B細胞B細胞 体液性免疫応答を担う「抗体」を産生する。抗体は細菌やウイルスなどの病原体にくっついてその働きを止めたり、免疫細胞が攻撃する際の目印になったりする。
樹状細胞(DC)樹状細胞(DC) 病原体や異常細胞などを取り込み、分解した後、その病原体や異常細胞などの特徴をT細胞に教える。

免疫細胞の培養

細胞培養には最新かつ安全性の高い環境が絶対条件

治療に必要な免疫細胞は、患者さんから採取した血液や血液成分から、専門の培養施設で抽出し、専用の培養液に入れ、サイトカイン等の薬剤で刺激を与え増殖・活性化させます。

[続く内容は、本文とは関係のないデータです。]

File: config.mk
export PLATFORM = sky130hd
export DESIGN_NAME = mux_arb_n
export DESIGN_NICKNAME = d
export VERILOG_FILES = /design/src/rtl/mux_arb_n_pkg.sv /design/src/rtl/mux_arb_n_rr_pick.sv /design/src/rtl/mux_arb_n.sv
export SDC_FILE = /design/constraint.sdc
export NUM_CORES = 1
export LEC_CHECK = 0
export ABC_AREA = 1
export BUFFER_PORTS_ARGS = -buffer_cell sky130_fd_sc_hd__buf_2
export CORE_MARGIN = 2
export CORE_UTILIZATION = 46
export CTS_BUF_LIST = sky130_fd_sc_hd__clkbuf_16
export DETAILED_ROUTE_END_ITERATION = 10
export PLACE_DENSITY = 0.95
export SYNTH_ARGS = -nofsm -noshare
export SYNTH_HDL_FRONTEND = slang
export SYNTH_SLANG_ARGS = --single-unit
export TNS_END_PERCENT = 50
File: constraint.sdc
create_clock -name clk -period 4.3 [get_ports clk]
set_clock_uncertainty 0.2 [all_clocks]
set_input_delay 0.43 -clock clk [delete_from_list [all_inputs] [get_ports clk]]
set_output_delay 0.43 -clock clk [all_outputs]
set_load 0.005 [all_outputs]
File: src/rtl/mux_arb_n_pkg.sv
// Shared constants for mux_arb_n: mode encoding and the output data reset value.
package mux_arb_n_pkg;

  localparam logic MODE_SEL = 1'b0;
  localparam logic MODE_RR  = 1'b1;

  // Output data register resets to all copies of this bit, whatever WIDTH is.
  localparam logic DATA_RST_BIT = 1'b0;

endpackage

File: src/rtl/mux_arb_n_rr_pick.sv
// Rotating-priority picker: first valid channel at or after i_ptr, wrapping modulo NUM.
// Purely combinational; the caller gates the result with its own load enable.
module mux_arb_n_rr_pick #(
  parameter int NUM   = 4,
  parameter int SEL_W = $clog2(NUM)
) (
  input  logic [NUM-1:0]   i_valid,
  input  logic [SEL_W-1:0] i_ptr,
  output logic [NUM-1:0]   o_grant,
  output logic [SEL_W-1:0] o_idx
);

  logic [SEL_W:0]   w_sum;
  logic [SEL_W-1:0] w_idx;

  // Walk offsets from farthest to nearest so the channel at i_ptr is written last and wins.
  always_comb begin
    o_grant = '0;
    o_idx   = '0;
    w_sum   = '0;
    w_idx   = '0;
    for (int k = NUM - 1; k >= 0; k--) begin
      w_sum = {1'b0, i_ptr} + (SEL_W + 1)'(k);
      if (w_sum >= (SEL_W + 1)'(NUM)) w_sum = w_sum - (SEL_W + 1)'(NUM);
      w_idx = w_sum[SEL_W-1:0];
      if (i_valid[w_idx]) begin
        o_grant        = '0;
        o_grant[w_idx] = 1'b1;
        o_idx          = w_idx;
      end
    end
  end

endmodule

File: src/rtl/mux_arb_n.sv
// N-input registered selector, explicit select or round-robin (RR only with MUX_ARB_RR_EN defined).
// Latency 1 cycle; 1 word/cycle; a stalled output (out_valid & !out_ready) blocks all in_ready.
module mux_arb_n
  import mux_arb_n_pkg::*;
#(
  parameter  int WIDTH = 32,
  parameter  int NUM   = 4,
  localparam int SEL_W = $clog2(NUM)
) (
  input  logic                 clk,
  input  logic                 rst_n,
  input  logic [NUM*WIDTH-1:0] in_data,
  input  logic [NUM-1:0]       in_valid,
  output logic [NUM-1:0]       in_ready,
  input  logic [SEL_W-1:0]     sel,
  input  logic                 mode,
  output logic [WIDTH-1:0]     out_data,
  output logic                 out_valid,
  input  logic                 out_ready,
  output logic [SEL_W-1:0]     out_src
);

  logic             w_load_en;
  logic [NUM-1:0]   w_sel_grant;
  logic [NUM-1:0]   w_grant;
  logic             w_any;
  logic [WIDTH-1:0] w_gdata;
  logic [SEL_W-1:0] w_gidx;
  logic [WIDTH-1:0] r_data;
  logic [SEL_W-1:0] r_src;
  logic             r_valid;

  // rst_n gates the load so nothing handshakes while reset is held.
  assign w_load_en = rst_n & (~r_valid | out_ready);

  always_comb begin
    w_sel_grant = '0;
    if (w_load_en && ({1'b0, sel} < (SEL_W + 1)'(NUM)) && in_valid[sel])
      w_sel_grant[sel] = 1'b1;
  end

`ifdef MUX_ARB_RR_EN
  logic [SEL_W-1:0] r_ptr;
  logic [NUM-1:0]   w_rr_grant;
  logic [SEL_W-1:0] w_rr_idx;
  logic [SEL_W-1:0] w_ptr_nxt;

  mux_arb_n_rr_pick #(.NUM(NUM), .SEL_W(SEL_W)) u_rr_pick (
    .i_valid (in_valid),
    .i_ptr   (r_ptr),
    .o_grant (w_rr_grant),
    .o_idx   (w_rr_idx)
  );

  assign w_grant   = (mode == MODE_RR) ? (w_rr_grant & {NUM{w_load_en}}) : w_sel_grant;
  assign w_ptr_nxt = (w_rr_idx == SEL_W'(NUM - 1)) ? '0 : w_rr_idx + 1'b1;

  always_ff @(posedge clk or negedge rst_n) begin
    if (!rst_n) r_ptr <= '0;
    else if ((mode == MODE_RR) && w_any) r_ptr <= w_ptr_nxt;
  end
`else
  logic w_unused_mode;
  assign w_unused_mode = mode;
  assign w_grant       = w_sel_grant;
`endif

  assign w_any    = |w_grant;
  assign in_ready = w_grant;

  always_comb begin
    w_gdata = '0;
    w_gidx  = '0;
    for (int i = 0; i < NUM; i++) begin
      if (w_grant[i]) begin
        w_gdata = in_data[i*WIDTH +: WIDTH];
        w_gidx  = SEL_W'(i);
      end
    end
  end

  always_ff @(posedge clk or negedge rst_n) begin
    if (!rst_n) begin
      r_data  <= {WIDTH{DATA_RST_BIT}};
      r_src   <= '0;
      r_valid <= 1'b0;
    end else if (w_load_en) begin
      if (w_any) begin
        r_data  <= w_gdata;
        r_src   <= w_gidx;
        r_valid <= 1'b1;
      end else begin
        r_valid <= 1'b0;
      end
    end
  end

  assign out_data  = r_data;
  assign out_src   = r_src;
  assign out_valid = r_valid;

endmodule

==> results.yml <==
global_route:
  antenna_found_initial: 0
  grt_remaining_overflow: 0
  grt_max_degree: 67
  grt_pass1_wl_um: 13000
  grt_pass1_vias: 2914
  grt_usage: 0.261
timing:
  rsz0062_at_grt: "false"
  fin_crit_sh: 0.817
  slew_violations: 0
  max_slew.worst_pin.slew_ns: 0.929
  finalHoldViolCount: 0
  fin_tns_setup_ns: 0
  finalCriticalPeriod_ns: 3.51
  setup_ws_ns: 0.786
  setup_viol: 0
  relSlewSlack: 0.380
  max_freq_mhz: 285
cells_and_area:
  fin_cells: 624
  final_common_cell: "buf_2"
  fin_nets: 688
  drive_gt1_frac: 0.379
  final_cell_mix: "buf_2 (175), nand2_1 (106), nand4_1 (64), nand3_1 (64), nor2_1 (47)"
  fill_cells: 497
  area.growth.synth_to_final_pct: 37.2
yosys:
  synth_nets: 537
  post_synth_num_cell_types: 19
  yosysSeqAreaShare: 0.331
  synth_top_family_by_area: "simple AND/OR/NAND/NOR gates"
  synth-compound-area-share: 0.00473
  synth_area_um2: 2640
  synth_top_area_cell: "dfrtp_1"
  yosysTopAreaCellShare: 0.331
  synthTopCellsByArea: "dfrtp_1 (33%), nand4_1 (15%), nand2_1 (15%)"
  synth_fa_ha_area_frac: 0
  synth_mux_area_frac: 0
  yosys.area_share.simple: 0.542
  synth_xor_xnor_area_share: 0
  synth.avg_cell_area_um2: 6.63
  synth_cells: 399
  ys_warn_count: 0
  synth_seq_cells: 35
route:
  routed-wl-met3_um: 764
  via_count: 3387
  drc: 0
  viasPerCell: 5.43
  dr.pass1.iters: 4
  top_layer_used: "met4"
  ant_nets: 0
  drtIter0Drc: 173
  drt-met1-wl_um: 3500
  met2_length_um: 4360
  routed_wirelength_um: 8790
  avgRoutedWirePerCell_um: 14.1
clocking:
  cts_made_buffers: 5
  htreeDepth: 2
  cts_resized: 0
  cts_tree: "built"
  clk_latency_ns: 0.27
  clock_tree.root_cell: "clkbuf_16"
  post_cts_buffers: 0
  clockBufferDepth: 2
  cts_sinks: 35
  clk_pin_slew_ns: 0.06
  cts.hold.buffers_added: 0
place:
  pre_cts_slack_ns: 0.804
  dpl.hpwl_um: 6270
  dpl.cell_count: 615
  io_buffer_count: 175
  place.gp.congestion: 0.840
setup_path:
  worstPathCellList: "buf_2 -> inv_2 -> nand2_1 -> nand2_1 -> nand2_1 -> nand2_2 -> nand2_4 -> nor2_8 -> inv_1 -> nor2_1 -> buf_2"
  arrival_ns: 2.88
  crit_family: "simple AND/OR/NAND/NOR gates"
  cp_common_cell: "nand2_1"
  cp_slowest_stage_delay_ns: 0.44
  reg2reg_from: "out_valid"
  worst-r2r-setup-slack_ns: 1.93
  slowest_stage: "inv_2"
  timing.rr.end: "out_data[30]"
  crit_path_max_fanout: 38
  worstPathRequired_ns: 3.67
  crit_buf_inv: 4
  endpoint_kind: "output pin"
  reg2reg_depth: 7
  critical_path_class: "in -> out"
  start_kind: "input pin"
power_and_ir_drop:
  power_w: 0.00132
  p_per_area_nw_per_um2: 364
  vdd_drop_max_uv: 248
  p_leak_nw: 2.11
floorplan:
  die_y_um: 79.8
  fp.coreArea_um2: 5540
  io_pins: 177
  initial_utilization: 0.477
  fp.dieArea_um2: 6370
  rows: 27
  die_width_um: 79.8
outcome:
  status: "complete, no violations"
run:
  maxCapViolations: 0
hold_path:
  hp-class: "in -> async"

約2週間後、培養に用いた薬剤を除き、増えた免疫細胞を抽出し治療に用います。

このように体外で免疫細胞を培養加工・増殖させ、機能を強化したうえで、体内へ戻す工程があるため、その際に細菌やウイルス等の異物が混入するとたいへん危険です。

当社契約医療機関ではこのようなことがないよう、患者さんから預かった細胞は、極めて厳重に安全管理された細胞加工施設(Cell Processing Center:CPC)内で、医師の指揮監督の下、熟練した専門技術者により取り扱われます。CPCは無菌医薬品製造工場と同等レベルの清浄度管理と安全基準によって運営され、採血、細胞の培養・加工、投与という一連のプロセスにおいて、すべての手順は厳密に定められており、厳重なチェックが行われています。